- **Problem description**: Retrieve each line that contains the word "part" from the entries below.

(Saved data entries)
===
[src/rtl/bc_operand_seq_if.sv]
// Handshake bundle between the lane sequencer, broadcast buffer and lane-0 FPU operand path
// for bc_operand_seq; the DUT uses the slave modport, the driving side uses master.
interface bc_operand_seq_if #(
  parameter int MaxBlen  = 32,
  parameter int RepWidth = 8,
  parameter int Elen     = 64
);
  localparam int IdxWidth = $clog2(MaxBlen);

  logic                cmd_valid_i;
  logic                cmd_ready_o;
  logic [IdxWidth:0]   cmd_blen_i;
  logic [RepWidth-1:0] cmd_reps_i;
  logic                bc_valid_i;
  logic [Elen-1:0]     bc_data_i;
  logic                bc_ready_o;
  logic                bc_invalidate_o;
  logic                op_valid_o;
  logic                op_ready_i;
  logic [31:0]         op_data_o;
  logic [IdxWidth-1:0] op_elem_idx_o;
  logic                op_last_o;
  logic                busy_o;
  logic [31:0]         stall_cnt_o;

  modport master (
    output cmd_valid_i, cmd_blen_i, cmd_reps_i, bc_valid_i, bc_data_i, op_ready_i,
    input  cmd_ready_o, bc_ready_o, bc_invalidate_o, op_valid_o, op_data_o,
           op_elem_idx_o, op_last_o, busy_o, stall_cnt_o
  );

  modport slave (
    input  cmd_valid_i, cmd_blen_i, cmd_reps_i, bc_valid_i, bc_data_i, op_ready_i,
    output cmd_ready_o, bc_ready_o, bc_invalidate_o, op_valid_o, op_data_o,
           op_elem_idx_o, op_last_o, busy_o, stall_cnt_o
  );
endinterface

[src/rtl/bc_operand_seq.sv]
// Replays each broadcast element as a scalar fp32 operand for a programmed number of beats,
// then pulses the bank invalidate. Optional starvation counter: BC_OPSEQ_STALL_CNT_EN.
module bc_operand_seq #(
  parameter int MaxBlen  = 32,
  parameter int RepWidth = 8,
  parameter int Elen     = 64
) (
  input logic            clk_i,
  input logic            rst_i,
  bc_operand_seq_if.slave bus
);
  localparam int IdxWidth  = $clog2(MaxBlen);
  localparam int BlenWidth = IdxWidth + 1;

  typedef enum logic [1:0] {IDLE, FETCH, ISSUE, DONE} state_e;

  state_e               state, state_next;
  logic [BlenWidth-1:0] blen_q, blen_eff;
  logic [RepWidth-1:0]  reps_q, reps_eff, rep_cnt;
  logic [IdxWidth-1:0]  elem_idx;
  logic [31:0]          data_q;
  logic                 last_rep, final_elem;
  logic                 cmd_ready, bc_ready, op_valid, op_last, invalidate;
  logic                 bc_data_unused;

  assign bc_data_unused = ^bus.bc_data_i[Elen-1:32];

  assign blen_eff   = (bus.cmd_blen_i > BlenWidth'(MaxBlen)) ? BlenWidth'(MaxBlen) : bus.cmd_blen_i;
  assign reps_eff   = (bus.cmd_reps_i == '0) ? RepWidth'(1) : bus.cmd_reps_i;
  assign last_rep   = (rep_cnt == RepWidth'(1));
  assign final_elem = ({1'b0, elem_idx} == (blen_q - BlenWidth'(1)));

  always_ff @(posedge clk_i) begin
    if (rst_i) state <= IDLE;
    else       state <= state_next;
  end

  // Pop and invalidate are suppressed during the reset cycle so an abort never touches the buffer.
  always_comb begin
    state_next = state;
    cmd_ready  = 1'b0;
    bc_ready   = 1'b0;
    op_valid   = 1'b0;
    op_last    = 1'b0;
    invalidate = 1'b0;
    case (state)
      IDLE: begin
        cmd_ready = 1'b1;
        if (bus.cmd_valid_i) state_next = (blen_eff == '0) ? DONE : FETCH;
      end
      FETCH: begin
        bc_ready = 1'b1;
        if (bus.bc_valid_i) state_next = ISSUE;
      end
      ISSUE: begin
        op_valid = 1'b1;
        op_last  = final_elem && last_rep;
        if (bus.op_ready_i && last_rep) begin
          if (final_elem) begin
            state_next = DONE;
          end else begin
            bc_ready = 1'b1;
            if (!bus.bc_valid_i) state_next = FETCH;
          end
        end
      end
      DONE: begin
        invalidate = 1'b1;
        state_next = IDLE;
      end
      default: state_next = IDLE;
    endcase
    if (rst_i) begin
      bc_ready   = 1'b0;
      invalidate = 1'b0;
    end
  end

  // Element index advances when a non-final element retires, whether or not the next one is ready yet.
  always_ff @(posedge clk_i) begin
    if (rst_i) begin
      blen_q   <= '0;
      reps_q   <= '0;
      rep_cnt  <= '0;
      elem_idx <= '0;
      data_q   <= '0;
    end else begin
      case (state)
        IDLE: begin
          if (bus.cmd_valid_i) begin
            blen_q   <= blen_eff;
            reps_q   <= reps_eff;
            elem_idx <= '0;
          end
        end
        FETCH: begin
          if (bus.bc_valid_i) begin
            data_q  <= bus.bc_data_i[31:0];
            rep_cnt <= reps_q;
          end
        end
        ISSUE: begin
          if (bus.op_ready_i) begin
            rep_cnt <= rep_cnt - RepWidth'(1);
            if (last_rep && !final_elem) begin
              elem_idx <= elem_idx + IdxWidth'(1);
              if (bus.bc_valid_i) begin
                data_q  <= bus.bc_data_i[31:0];
                rep_cnt <= reps_q;
              end
            end
          end
        end
        default: ;
      endcase
    end
  end

  assign bus.cmd_ready_o     = cmd_ready;
  assign bus.bc_ready_o      = bc_ready;
  assign bus.bc_invalidate_o = invalidate;
  assign bus.op_valid_o      = op_valid;
  assign bus.op_last_o       = op_last;
  assign bus.op_data_o       = data_q;
  assign bus.op_elem_idx_o   = elem_idx;
  assign bus.busy_o          = (state != IDLE);

`ifdef BC_OPSEQ_STALL_CNT_EN
  logic [31:0] stall_cnt;
  logic        stall_evt;

  assign stall_evt = !bus.bc_valid_i &&
                     ((state == FETCH) || ((state == ISSUE) && last_rep && bus.op_ready_i));

  always_ff @(posedge clk_i) begin
    if (rst_i)                                stall_cnt <= '0;
    else if (stall_evt && (stall_cnt != '1))  stall_cnt <= stall_cnt + 32'd1;
  end

  assign bus.stall_cnt_o = stall_cnt;
`else
  assign bus.stall_cnt_o = '0;
`endif
endmodule
[src/flat_wrapper.sv]
// flat-port wrapper written by rule: the top's interface ports become plain ports
module bc_operand_seq_flat 
#(
  parameter int MaxBlen  = 32,
  parameter int RepWidth = 8,
  parameter int Elen     = 64
)
  (clk_i, rst_i, bus_cmd_valid_i, bus_cmd_blen_i, bus_cmd_reps_i, bus_bc_valid_i, bus_bc_data_i, bus_op_ready_i, bus_cmd_ready_o, bus_bc_ready_o, bus_bc_invalidate_o, bus_op_valid_o, bus_op_data_o, bus_op_elem_idx_o, bus_op_last_o, bus_busy_o, bus_stall_cnt_o);
  bc_operand_seq_if #(.MaxBlen(MaxBlen), .RepWidth(RepWidth), .Elen(Elen)) bus_i ();
  input logic clk_i;
  input logic rst_i;
  input wire logic [$bits(bus_i.cmd_valid_i)-1:0] bus_cmd_valid_i;
  input wire logic [$bits(bus_i.cmd_blen_i)-1:0] bus_cmd_blen_i;
  input wire logic [$bits(bus_i.cmd_reps_i)-1:0] bus_cmd_reps_i;
  input wire logic [$bits(bus_i.bc_valid_i)-1:0] bus_bc_valid_i;
  input wire logic [$bits(bus_i.bc_data_i)-1:0] bus_bc_data_i;
  input wire logic [$bits(bus_i.op_ready_i)-1:0] bus_op_ready_i;
  output wire logic [$bits(bus_i.cmd_ready_o)-1:0] bus_cmd_ready_o;
  output wire logic [$bits(bus_i.bc_ready_o)-1:0] bus_bc_ready_o;
  output wire logic [$bits(bus_i.bc_invalidate_o)-1:0] bus_bc_invalidate_o;
  output wire logic [$bits(bus_i.op_valid_o)-1:0] bus_op_valid_o;
  output wire logic [$bits(bus_i.op_data_o)-1:0] bus_op_data_o;
  output wire logic [$bits(bus_i.op_elem_idx_o)-1:0] bus_op_elem_idx_o;
  output wire logic [$bits(bus_i.op_last_o)-1:0] bus_op_last_o;
  output wire logic [$bits(bus_i.busy_o)-1:0] bus_busy_o;
  output wire logic [$bits(bus_i.stall_cnt_o)-1:0] bus_stall_cnt_o;
  assign bus_i.cmd_valid_i = bus_cmd_valid_i;
  assign bus_i.cmd_blen_i = bus_cmd_blen_i;
  assign bus_i.cmd_reps_i = bus_cmd_reps_i;
  assign bus_i.bc_valid_i = bus_bc_valid_i;
  assign bus_i.bc_data_i = bus_bc_data_i;
  assign bus_i.op_ready_i = bus_op_ready_i;
  assign bus_cmd_ready_o = bus_i.cmd_ready_o;
  assign bus_bc_ready_o = bus_i.bc_ready_o;
  assign bus_bc_invalidate_o = bus_i.bc_invalidate_o;
  assign bus_op_valid_o = bus_i.op_valid_o;
  assign bus_op_data_o = bus_i.op_data_o;
  assign bus_op_elem_idx_o = bus_i.op_elem_idx_o;
  assign bus_op_last_o = bus_i.op_last_o;
  assign bus_busy_o = bus_i.busy_o;
  assign bus_stall_cnt_o = bus_i.stall_cnt_o;
  bc_operand_seq #(.MaxBlen(MaxBlen), .RepWidth(RepWidth), .Elen(Elen)) u_core (.clk_i(clk_i), .rst_i(rst_i), .bus(bus_i));
endmodule
[config.mk]
export PLATFORM = sky130hd
export DESIGN_NAME = bc_operand_seq_flat
export DESIGN_NICKNAME = d
export VERILOG_FILES = /design/src/rtl/bc_operand_seq_if.sv /design/src/rtl/bc_operand_seq.sv /design/src/flat_wrapper.sv
export SDC_FILE = /design/constraint.sdc
export NUM_CORES = 1
export LEC_CHECK = 0
export ABC_AREA = 1
export BUFFER_PORTS_ARGS = -buffer_cell sky130_fd_sc_hd__buf_2
export CAP_MARGIN = 10
export CORE_MARGIN = 2
export CORE_UTILIZATION = 45
export DETAILED_ROUTE_END_ITERATION = 12
export GPL_ROUTABILITY_DRIVEN = 0
export HOLD_SLACK_MARGIN = 0.02
export PLACE_DENSITY = 0.77
export SLEW_MARGIN = 20
export SYNTH_ARGS = -nofsm -noshare
export SYNTH_HDL_FRONTEND = slang
export SYNTH_SLANG_ARGS = --single-unit
[constraint.sdc]
create_clock -name clk_i -period 2.4 [get_ports clk_i]
set_clock_uncertainty 0.1 [all_clocks]
set_input_delay 0.24 -clock clk_i [delete_from_list [all_inputs] [get_ports clk_i]]
set_output_delay 0.24 -clock clk_i [all_outputs]
set_load 0.02 [all_outputs]
==> out/results.tsv <==
metric	value	unit
die_h	91.00	um
clk_pin_slew	70	ps
peakVddDrop	498.6	uV
ys_ff_latch	61	
core	7292	um2
met2_usage	0.2969	
cp-start-kind	flip-flop	
grt_max_degree	65	
crit_path_max_fanout	4	
avgSynthCellArea	7.140	um2
routed_wl	7555	um
status	complete, no violations	
synth_area	3406	um2
cts-root-buf	clkbuf_8	
antenna_found_initial	0	
track_usage	0.1768	
drcViolationCount	0	
drt_iter0_drc	112	
path_class	reg -> out	
synth_flop_cell	dfxtp_1	
leakagePower	2.014	nW
wl_per_cell	11.18	um
fin_crit_sh	0.9542	
synth-edff-count	0	
powerDensity	890.3	nW/um2
finalHoldViolations	0	
yosys.area.top_type_share	0.3586	
cts_buffer_depth	2	
grt_pass1_wl	12190	um
dp_hpwl	5207	um
tritoncts	done	
async_flop_share	0	
start_util	0.4671	
num_vias	3216	
synthTopCellsByArea	dfxtp_1 (36%), nand2_1 (10%), a21oi_1 (8.8%)	
vias_per_cell	4.757	
num_antenna_cells	0	
grt_pass1_vias	2754	
arrival	1950	ps
ctsHoldBuffers	0	
maxSlewHeadroom	0.5633	
syn_inst	477	
die_w	91.00	um
layout_min_cycle_time	2290	ps
crit_required	2060	ps
fmax	0.4367	GHz
dieArea	8280	um2
gr-usage-met3	0.03651	
rows	31	
ys_seq_area_frac	0.3586	
worst_pin_slew	655.1	ps
postRouteAntennaNets	0	
slew_violations	0	
use_met1	0.2222	
yosysWarnings	0	
final_common_cell	nand2_1	
grt.busiest_layer	met2	
overflow	0	
ios	158	
io_buffers	93	
final_cell_mix	nand2_1 (93), buf_2 (92), a21oi_1 (60), dfxtp_1 (59), nor2_1 (52)	
cts_max_level	3	
areaGrowthSynthToFinish	21.60	%
netlist-cell-type-count	35	
finalSetupViolCount	0	
finalSetupTns	0	ps
yosysTopAreaCell	dfxtp_1	
dr.pass1.iters	5	
cts_buffers	9	
crit_path_end_kind	output port	
drive_gt1_frac	0.2496	
hold_class	in -> reg	
cap_violations	0	
clk_latency	340	ps
layout.nets	663	
clkSinkCount	61	
fin_util	0.5679	
## per-layer routing
metal  wire length, um  part of all wire  up-vias
met5                 0                 0        -
met4                99             0.013        0
met3               492             0.065        9
met2              3457              0.46      115
met1              3506              0.46     1411
li1                  -                 -     1681
## synth_stat cells (2+ instances only)
library cell,count
a211oi_1,2
a21oi_1,60
a22oi_1,2
buf_1,8
buf_4,32
buf_6,7
clkbuf_1,8
clkinv_1,2
dfxtp_1,61
ha_1,8
inv_1,33
inv_2,3
nand2_1,93
nand2_2,2
nand3_1,30
nand3_2,2
nand3b_1,32
nand4_1,3
nor2_1,52
nor2_2,3
nor4_1,3
o21ai_0,10
xnor2_1,6
xor2_1,4
## layout make-up
class | count | area, um2
multi-input combinational | 353 | 1814
fill | 713 | 3151
timing repair buffer | 109 | 600.6
inverter | 38 | 145.1
tap | 99 | 123.9
clock buffer | 10 | 137.6
clock inverter | 6 | 93.84
sequential | 61 | 1226
## timing repair
item / in CTS / in global routing
gates resized for setup: 2 / 9
endpoints found under the setup margin: 1 / 1
buffers inserted: 1 / 3
pin swaps: 1 / 5
cloned: 0 / 0
## registers in the layout, indices dropped and copies added, names as in the netlist
name	count
u_core.bus.op_elem_idx_o	5
u_core.bus.op_data_o	32
u_core.rep_cnt	8
u_core.blen_q	6
u_core.reps_q	8
u_core.state	2
## cells by family (layout without fill, tap and decap cells)
logic type | after synthesis | after routing | share of synthesized area
adder cells (fa/ha/maj) | 8 | 8 | 0.02939
buffers and inverters | 94 | 163 | 0.1547
other | 1 | 32 | 0.001101
flip-flops | 61 | 61 | 0.3586
AND/OR/NAND/NOR | 224 | 224 | 0.3079
AO/OA/AOI/OAI | 79 | 79 | 0.1227
XOR/XNOR | 10 | 10 | 0.02572
## metrics by stage
step	area (um2)	std cells	hold WS [ps]	power (W)	worst slack (ps)
after floorplan	3522	508	284.0	0.002357	363.0
after global placement	3839	656	341.1	0.002596	183.5
after detailed placement	3839	656	346.8	0.002627	158.0
after CTS	4080	673	36.36	0.003694	12.69
after global routing	4141	676	54.43	0.003947	-41.12
final	4141	676	52.55	0.003687	110.0
## worst max-delay path: stages, from the launching register on
cell,delay [ps]
dfxtp_2,350
inv_4,50
ha_4,230
xnor2_2,120
nor2_1,100
nand2_1,70
nor2_2,160
nand2_2,100
nand2_4,100
inv_2,60
nand2_1,50
a21oi_1,60
buf_4,160
## worst paths after layout
path / depth (start not counted) / startpoint / slack [ps] / endpoint
worst max-delay path: 12 / u_core.blen_q[0] / 110 / bus_bc_ready_o
worst min-delay path: 3 / bus_cmd_blen_i[2] / 50 / u_core.blen_q[2]
worst max register to register: 13 / u_core.blen_q[1] / 310 / u_core.bus.op_data_o[16]
worst min register to register: 2 / u_core.reps_q[5] / 350 / u_core.reps_q[5]
## report_power, final
| part | internal, W | total [W] | leakage, nW | switching [W] |
|---|---|---|---|---|
| combinational | 0.000505 | 0.00137 | 1.40 | 0.000867 |
| clock | 0.000622 | 0.00105 | 0.113 | 0.000430 |
| sequential | 0.00117 | 0.00126 | 0.500 | 0.0000898 |
| total | 0.00230 | 0.00369 | 2.01 | 0.00139 |
(Power assumes the default switching activity.)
===
- **Written response**:
metal  wire length, um  part of all wire  up-vias
| part | internal, W | total [W] | leakage, nW | switching [W] |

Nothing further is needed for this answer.